*** Opening of DATA FOR PROCESSING ***

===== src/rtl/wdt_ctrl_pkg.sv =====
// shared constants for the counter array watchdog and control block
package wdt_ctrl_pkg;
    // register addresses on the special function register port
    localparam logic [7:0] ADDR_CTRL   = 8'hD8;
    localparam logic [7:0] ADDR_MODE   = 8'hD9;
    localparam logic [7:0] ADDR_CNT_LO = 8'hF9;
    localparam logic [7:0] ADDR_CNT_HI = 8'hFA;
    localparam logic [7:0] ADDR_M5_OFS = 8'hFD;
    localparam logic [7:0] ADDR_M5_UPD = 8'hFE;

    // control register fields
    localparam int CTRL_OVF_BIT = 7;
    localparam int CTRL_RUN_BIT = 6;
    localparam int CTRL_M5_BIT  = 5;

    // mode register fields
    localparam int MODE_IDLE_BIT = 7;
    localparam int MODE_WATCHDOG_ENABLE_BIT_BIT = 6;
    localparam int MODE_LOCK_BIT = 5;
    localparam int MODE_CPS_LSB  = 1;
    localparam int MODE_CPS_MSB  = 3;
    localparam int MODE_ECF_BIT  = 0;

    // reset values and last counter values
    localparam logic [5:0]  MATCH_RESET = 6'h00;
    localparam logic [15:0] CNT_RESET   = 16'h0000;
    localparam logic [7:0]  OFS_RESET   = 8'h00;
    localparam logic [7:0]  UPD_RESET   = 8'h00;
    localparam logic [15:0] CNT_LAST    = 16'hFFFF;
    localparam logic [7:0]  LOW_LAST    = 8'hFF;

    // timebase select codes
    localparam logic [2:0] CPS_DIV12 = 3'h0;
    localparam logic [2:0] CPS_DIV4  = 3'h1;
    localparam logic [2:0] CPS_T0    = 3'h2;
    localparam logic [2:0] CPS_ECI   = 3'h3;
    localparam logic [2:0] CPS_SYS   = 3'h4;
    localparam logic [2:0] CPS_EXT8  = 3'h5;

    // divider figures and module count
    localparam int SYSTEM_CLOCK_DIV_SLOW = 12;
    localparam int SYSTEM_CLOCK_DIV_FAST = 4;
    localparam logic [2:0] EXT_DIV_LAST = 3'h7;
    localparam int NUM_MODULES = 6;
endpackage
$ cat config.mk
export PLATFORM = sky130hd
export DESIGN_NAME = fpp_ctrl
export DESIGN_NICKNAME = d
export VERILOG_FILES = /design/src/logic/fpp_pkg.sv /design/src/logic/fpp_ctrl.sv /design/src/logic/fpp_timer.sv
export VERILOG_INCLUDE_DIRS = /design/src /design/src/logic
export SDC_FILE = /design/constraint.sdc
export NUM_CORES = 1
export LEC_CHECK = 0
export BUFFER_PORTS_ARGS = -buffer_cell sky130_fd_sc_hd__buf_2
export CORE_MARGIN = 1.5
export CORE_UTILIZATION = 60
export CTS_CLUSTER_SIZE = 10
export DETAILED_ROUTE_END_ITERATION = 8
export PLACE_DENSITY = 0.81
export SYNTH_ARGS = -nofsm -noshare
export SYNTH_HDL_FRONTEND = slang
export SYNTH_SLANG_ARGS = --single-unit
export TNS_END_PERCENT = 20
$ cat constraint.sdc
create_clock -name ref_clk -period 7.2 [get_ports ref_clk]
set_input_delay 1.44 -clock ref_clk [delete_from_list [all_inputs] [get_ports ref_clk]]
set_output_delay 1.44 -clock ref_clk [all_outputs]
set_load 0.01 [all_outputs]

*** Close of DATA FOR PROCESSING ***
*** Opening of DATA FOR PROCESSING ***

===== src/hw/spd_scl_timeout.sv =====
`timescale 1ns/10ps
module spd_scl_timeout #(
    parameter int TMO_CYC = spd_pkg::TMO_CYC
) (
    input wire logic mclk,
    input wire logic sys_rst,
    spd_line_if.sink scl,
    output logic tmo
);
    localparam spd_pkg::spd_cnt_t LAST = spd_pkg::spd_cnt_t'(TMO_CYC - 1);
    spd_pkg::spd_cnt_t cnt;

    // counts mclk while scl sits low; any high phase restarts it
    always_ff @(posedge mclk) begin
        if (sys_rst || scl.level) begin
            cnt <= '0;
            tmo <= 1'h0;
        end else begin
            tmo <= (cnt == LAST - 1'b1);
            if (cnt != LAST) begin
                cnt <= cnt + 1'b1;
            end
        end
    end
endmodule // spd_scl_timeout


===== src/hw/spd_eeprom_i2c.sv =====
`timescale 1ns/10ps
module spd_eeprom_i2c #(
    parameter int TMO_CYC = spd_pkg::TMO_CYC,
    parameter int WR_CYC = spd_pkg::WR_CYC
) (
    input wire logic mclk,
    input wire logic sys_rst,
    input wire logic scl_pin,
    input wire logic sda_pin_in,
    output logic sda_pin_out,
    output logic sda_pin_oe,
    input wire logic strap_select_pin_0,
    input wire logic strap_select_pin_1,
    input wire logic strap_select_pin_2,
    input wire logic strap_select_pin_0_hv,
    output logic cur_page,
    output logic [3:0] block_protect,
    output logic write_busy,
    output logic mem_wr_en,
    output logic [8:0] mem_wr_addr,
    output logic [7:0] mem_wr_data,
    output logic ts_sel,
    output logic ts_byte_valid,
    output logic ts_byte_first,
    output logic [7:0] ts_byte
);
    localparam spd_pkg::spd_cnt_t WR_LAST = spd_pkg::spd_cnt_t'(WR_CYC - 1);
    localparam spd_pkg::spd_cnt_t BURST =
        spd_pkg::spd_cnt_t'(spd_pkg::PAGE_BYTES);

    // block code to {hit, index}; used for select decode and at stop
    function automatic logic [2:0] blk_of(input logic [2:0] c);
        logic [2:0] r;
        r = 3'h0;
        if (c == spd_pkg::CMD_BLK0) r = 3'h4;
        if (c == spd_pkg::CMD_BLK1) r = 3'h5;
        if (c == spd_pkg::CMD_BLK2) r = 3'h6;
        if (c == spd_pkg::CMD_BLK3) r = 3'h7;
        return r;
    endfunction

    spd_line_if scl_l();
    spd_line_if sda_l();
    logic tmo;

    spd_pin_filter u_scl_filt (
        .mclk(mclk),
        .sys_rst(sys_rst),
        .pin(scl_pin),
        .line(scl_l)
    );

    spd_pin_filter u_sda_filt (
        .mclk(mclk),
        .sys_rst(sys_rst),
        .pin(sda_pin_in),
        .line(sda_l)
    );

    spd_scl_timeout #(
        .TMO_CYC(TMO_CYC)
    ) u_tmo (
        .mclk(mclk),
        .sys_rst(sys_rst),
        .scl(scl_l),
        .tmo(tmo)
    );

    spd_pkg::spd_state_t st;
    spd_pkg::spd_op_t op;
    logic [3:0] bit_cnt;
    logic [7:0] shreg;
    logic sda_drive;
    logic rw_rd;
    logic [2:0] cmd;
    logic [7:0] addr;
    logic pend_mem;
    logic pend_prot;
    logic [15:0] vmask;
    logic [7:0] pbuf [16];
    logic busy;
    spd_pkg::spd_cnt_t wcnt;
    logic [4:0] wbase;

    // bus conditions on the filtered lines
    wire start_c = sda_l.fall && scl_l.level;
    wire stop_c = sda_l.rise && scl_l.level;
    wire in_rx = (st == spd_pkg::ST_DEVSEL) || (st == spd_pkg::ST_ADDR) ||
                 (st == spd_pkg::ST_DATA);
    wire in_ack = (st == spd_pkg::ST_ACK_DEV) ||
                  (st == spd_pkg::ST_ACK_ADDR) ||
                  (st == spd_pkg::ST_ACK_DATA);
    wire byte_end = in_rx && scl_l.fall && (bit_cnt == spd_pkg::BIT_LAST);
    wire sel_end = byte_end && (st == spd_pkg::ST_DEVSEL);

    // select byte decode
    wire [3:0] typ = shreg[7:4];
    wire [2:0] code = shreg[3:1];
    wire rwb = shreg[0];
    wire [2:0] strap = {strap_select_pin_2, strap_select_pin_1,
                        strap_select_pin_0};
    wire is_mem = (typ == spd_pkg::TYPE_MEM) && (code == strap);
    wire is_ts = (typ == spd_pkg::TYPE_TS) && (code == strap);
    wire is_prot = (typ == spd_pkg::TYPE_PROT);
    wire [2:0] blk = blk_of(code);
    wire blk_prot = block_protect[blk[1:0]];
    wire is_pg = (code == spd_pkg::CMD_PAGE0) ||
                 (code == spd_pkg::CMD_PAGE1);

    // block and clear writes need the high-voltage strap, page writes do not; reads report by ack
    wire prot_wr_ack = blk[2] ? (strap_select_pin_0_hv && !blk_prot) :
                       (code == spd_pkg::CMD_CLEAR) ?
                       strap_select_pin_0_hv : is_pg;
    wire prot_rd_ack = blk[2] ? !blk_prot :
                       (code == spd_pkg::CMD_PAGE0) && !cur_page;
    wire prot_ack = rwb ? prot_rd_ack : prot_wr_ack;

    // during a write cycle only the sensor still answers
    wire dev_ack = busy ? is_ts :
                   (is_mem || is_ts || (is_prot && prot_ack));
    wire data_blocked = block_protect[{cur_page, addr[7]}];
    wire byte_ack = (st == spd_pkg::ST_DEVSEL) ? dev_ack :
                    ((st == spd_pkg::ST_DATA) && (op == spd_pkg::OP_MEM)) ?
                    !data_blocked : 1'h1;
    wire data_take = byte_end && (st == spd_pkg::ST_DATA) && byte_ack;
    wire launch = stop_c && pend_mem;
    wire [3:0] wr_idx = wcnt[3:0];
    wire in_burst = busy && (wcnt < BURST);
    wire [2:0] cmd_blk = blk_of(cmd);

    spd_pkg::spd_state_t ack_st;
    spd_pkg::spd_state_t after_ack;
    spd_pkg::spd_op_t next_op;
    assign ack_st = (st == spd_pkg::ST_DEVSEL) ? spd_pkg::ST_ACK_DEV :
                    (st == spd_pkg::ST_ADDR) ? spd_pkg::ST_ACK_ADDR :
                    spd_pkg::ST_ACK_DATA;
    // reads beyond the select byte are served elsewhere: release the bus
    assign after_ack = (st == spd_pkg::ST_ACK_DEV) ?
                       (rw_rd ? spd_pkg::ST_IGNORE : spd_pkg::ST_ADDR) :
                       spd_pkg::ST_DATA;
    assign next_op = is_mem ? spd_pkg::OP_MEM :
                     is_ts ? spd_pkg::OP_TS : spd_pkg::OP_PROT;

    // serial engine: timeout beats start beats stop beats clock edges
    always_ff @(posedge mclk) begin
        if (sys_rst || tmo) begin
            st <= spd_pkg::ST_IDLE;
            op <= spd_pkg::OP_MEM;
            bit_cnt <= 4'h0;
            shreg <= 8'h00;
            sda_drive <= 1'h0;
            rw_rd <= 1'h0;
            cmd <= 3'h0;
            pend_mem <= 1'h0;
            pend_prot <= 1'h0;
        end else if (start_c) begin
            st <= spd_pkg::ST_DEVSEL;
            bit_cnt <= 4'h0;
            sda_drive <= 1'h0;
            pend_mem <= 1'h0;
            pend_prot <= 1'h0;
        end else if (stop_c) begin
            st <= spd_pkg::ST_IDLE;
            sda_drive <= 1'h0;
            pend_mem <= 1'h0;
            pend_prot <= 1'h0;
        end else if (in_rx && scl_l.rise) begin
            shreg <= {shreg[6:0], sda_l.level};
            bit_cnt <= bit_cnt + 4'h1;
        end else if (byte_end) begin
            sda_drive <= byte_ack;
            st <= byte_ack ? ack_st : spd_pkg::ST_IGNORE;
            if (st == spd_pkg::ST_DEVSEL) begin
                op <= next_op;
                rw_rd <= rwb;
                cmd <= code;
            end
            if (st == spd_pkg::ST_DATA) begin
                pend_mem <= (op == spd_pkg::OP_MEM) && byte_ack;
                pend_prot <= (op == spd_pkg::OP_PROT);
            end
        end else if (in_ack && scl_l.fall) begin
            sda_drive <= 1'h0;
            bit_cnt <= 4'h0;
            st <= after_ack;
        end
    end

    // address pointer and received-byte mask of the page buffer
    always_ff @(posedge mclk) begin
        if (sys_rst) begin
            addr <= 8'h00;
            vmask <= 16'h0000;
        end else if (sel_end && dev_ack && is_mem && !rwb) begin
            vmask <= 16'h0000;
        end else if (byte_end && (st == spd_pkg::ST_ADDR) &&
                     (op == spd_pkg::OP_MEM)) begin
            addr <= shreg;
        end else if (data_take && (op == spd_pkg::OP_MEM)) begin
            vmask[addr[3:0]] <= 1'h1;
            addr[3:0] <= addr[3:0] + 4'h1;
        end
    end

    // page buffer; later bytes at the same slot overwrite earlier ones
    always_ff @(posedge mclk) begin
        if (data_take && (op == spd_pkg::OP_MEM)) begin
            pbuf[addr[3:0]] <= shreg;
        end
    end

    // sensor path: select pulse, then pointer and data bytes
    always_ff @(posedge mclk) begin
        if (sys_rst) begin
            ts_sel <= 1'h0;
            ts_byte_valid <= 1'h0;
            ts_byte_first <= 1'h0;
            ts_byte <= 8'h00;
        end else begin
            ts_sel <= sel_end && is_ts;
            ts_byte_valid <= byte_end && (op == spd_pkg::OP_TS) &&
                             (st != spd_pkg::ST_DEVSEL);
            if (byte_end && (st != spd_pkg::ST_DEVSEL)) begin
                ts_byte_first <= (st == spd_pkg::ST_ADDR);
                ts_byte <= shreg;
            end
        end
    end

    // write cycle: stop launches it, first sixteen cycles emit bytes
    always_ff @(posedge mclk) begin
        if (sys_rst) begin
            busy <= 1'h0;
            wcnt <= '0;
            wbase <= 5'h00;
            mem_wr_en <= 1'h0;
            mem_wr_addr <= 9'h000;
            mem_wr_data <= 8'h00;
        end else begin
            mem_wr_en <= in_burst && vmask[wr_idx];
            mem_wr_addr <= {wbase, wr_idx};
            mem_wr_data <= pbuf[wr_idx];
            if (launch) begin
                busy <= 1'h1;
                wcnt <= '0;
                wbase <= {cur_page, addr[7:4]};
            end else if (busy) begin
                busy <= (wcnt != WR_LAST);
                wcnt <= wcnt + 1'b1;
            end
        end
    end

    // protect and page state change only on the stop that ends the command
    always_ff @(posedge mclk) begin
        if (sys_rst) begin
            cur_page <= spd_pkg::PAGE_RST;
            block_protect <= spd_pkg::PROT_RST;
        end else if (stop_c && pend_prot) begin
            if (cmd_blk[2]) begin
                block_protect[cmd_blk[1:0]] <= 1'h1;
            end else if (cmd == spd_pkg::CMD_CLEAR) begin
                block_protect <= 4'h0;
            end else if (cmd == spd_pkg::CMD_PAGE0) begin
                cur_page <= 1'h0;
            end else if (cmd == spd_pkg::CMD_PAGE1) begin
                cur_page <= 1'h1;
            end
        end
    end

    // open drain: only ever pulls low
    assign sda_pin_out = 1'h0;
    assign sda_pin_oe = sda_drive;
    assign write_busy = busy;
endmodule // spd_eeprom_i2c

*** Close of DATA FOR PROCESSING ***
*** Opening of DATA FOR PROCESSING ***

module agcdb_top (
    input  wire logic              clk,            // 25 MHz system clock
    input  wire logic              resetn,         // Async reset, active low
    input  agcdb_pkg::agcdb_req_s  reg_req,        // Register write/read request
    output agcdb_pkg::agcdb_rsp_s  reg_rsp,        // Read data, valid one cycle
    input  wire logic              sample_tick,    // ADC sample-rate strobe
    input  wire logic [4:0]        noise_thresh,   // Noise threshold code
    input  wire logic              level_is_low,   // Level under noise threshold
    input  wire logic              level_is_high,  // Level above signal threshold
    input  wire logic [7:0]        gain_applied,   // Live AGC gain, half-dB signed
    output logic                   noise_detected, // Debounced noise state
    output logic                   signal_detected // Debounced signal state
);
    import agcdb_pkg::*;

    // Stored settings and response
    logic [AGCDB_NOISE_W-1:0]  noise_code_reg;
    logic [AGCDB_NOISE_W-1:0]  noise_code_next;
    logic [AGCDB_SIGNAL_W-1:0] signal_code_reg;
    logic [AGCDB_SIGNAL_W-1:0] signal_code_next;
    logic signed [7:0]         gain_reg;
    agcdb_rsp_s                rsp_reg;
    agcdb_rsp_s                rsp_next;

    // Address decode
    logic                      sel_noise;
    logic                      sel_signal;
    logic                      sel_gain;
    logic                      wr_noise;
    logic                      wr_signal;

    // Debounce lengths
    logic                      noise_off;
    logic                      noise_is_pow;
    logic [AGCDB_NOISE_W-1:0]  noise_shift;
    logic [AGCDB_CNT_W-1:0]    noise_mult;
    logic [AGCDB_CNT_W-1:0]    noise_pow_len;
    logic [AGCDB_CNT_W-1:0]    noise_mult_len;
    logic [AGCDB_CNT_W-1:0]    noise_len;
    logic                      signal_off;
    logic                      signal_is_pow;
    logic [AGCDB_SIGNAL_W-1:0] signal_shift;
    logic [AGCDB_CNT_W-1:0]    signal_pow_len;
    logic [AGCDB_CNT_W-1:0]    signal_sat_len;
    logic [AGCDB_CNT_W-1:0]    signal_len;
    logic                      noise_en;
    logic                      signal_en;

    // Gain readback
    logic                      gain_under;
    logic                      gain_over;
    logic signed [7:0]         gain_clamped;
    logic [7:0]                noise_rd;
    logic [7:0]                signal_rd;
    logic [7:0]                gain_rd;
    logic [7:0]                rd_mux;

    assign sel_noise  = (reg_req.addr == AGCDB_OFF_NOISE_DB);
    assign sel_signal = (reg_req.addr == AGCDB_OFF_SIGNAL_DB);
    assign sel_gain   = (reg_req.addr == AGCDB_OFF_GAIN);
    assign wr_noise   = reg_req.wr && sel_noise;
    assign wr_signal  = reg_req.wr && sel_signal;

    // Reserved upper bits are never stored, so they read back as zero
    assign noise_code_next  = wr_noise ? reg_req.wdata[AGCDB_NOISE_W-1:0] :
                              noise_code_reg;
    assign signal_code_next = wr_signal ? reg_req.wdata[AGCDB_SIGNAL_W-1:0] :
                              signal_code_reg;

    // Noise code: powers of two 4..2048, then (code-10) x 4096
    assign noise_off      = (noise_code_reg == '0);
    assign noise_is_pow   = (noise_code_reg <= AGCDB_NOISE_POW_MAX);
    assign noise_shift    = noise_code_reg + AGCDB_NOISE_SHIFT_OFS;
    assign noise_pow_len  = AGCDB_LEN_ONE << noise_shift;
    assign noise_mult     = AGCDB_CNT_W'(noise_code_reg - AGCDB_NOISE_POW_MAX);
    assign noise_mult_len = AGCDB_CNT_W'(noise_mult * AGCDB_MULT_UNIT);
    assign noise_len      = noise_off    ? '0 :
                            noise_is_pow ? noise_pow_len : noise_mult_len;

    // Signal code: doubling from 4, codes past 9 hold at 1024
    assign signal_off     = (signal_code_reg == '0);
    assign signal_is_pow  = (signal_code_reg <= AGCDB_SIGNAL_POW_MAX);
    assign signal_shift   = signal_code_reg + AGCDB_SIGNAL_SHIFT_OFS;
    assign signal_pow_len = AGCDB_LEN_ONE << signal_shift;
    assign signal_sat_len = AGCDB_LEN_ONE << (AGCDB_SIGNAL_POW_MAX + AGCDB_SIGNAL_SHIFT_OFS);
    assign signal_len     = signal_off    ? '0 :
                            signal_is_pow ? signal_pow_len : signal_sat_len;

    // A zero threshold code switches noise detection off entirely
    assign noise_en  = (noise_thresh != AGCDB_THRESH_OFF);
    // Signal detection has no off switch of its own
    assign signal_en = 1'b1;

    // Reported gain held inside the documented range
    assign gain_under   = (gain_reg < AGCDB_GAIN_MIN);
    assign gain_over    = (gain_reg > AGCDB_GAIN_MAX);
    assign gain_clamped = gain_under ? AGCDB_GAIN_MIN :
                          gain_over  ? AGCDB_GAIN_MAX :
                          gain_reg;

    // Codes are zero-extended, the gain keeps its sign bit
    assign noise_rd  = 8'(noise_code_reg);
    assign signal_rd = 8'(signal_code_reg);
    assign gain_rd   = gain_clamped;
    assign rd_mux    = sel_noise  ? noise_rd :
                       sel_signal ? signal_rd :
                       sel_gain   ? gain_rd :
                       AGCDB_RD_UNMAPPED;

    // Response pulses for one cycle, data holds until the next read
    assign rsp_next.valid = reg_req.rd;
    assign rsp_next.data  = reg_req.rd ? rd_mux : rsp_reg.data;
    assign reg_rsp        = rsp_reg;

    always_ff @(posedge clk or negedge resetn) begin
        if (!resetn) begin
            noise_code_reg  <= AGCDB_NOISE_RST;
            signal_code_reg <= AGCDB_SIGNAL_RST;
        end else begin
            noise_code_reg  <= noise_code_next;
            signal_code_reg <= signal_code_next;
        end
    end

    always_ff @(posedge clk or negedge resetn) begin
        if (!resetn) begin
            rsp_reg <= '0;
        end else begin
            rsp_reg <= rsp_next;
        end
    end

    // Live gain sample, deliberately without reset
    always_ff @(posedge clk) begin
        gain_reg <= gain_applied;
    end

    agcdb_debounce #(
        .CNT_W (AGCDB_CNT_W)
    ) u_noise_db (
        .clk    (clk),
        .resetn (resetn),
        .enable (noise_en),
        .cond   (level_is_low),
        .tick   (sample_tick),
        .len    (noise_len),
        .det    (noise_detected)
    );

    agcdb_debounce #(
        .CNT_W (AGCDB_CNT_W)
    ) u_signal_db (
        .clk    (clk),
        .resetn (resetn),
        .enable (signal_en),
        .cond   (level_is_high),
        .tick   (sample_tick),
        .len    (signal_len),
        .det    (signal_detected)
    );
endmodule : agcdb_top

*** Close of DATA FOR PROCESSING ***

PROBLEM DETAILS:
Which lines in the data above contain "counter"? Show each one.

SOLUTION FOR THIS EXERCISE:
// shared constants for the counter array watchdog and control block
    // reset values and last counter values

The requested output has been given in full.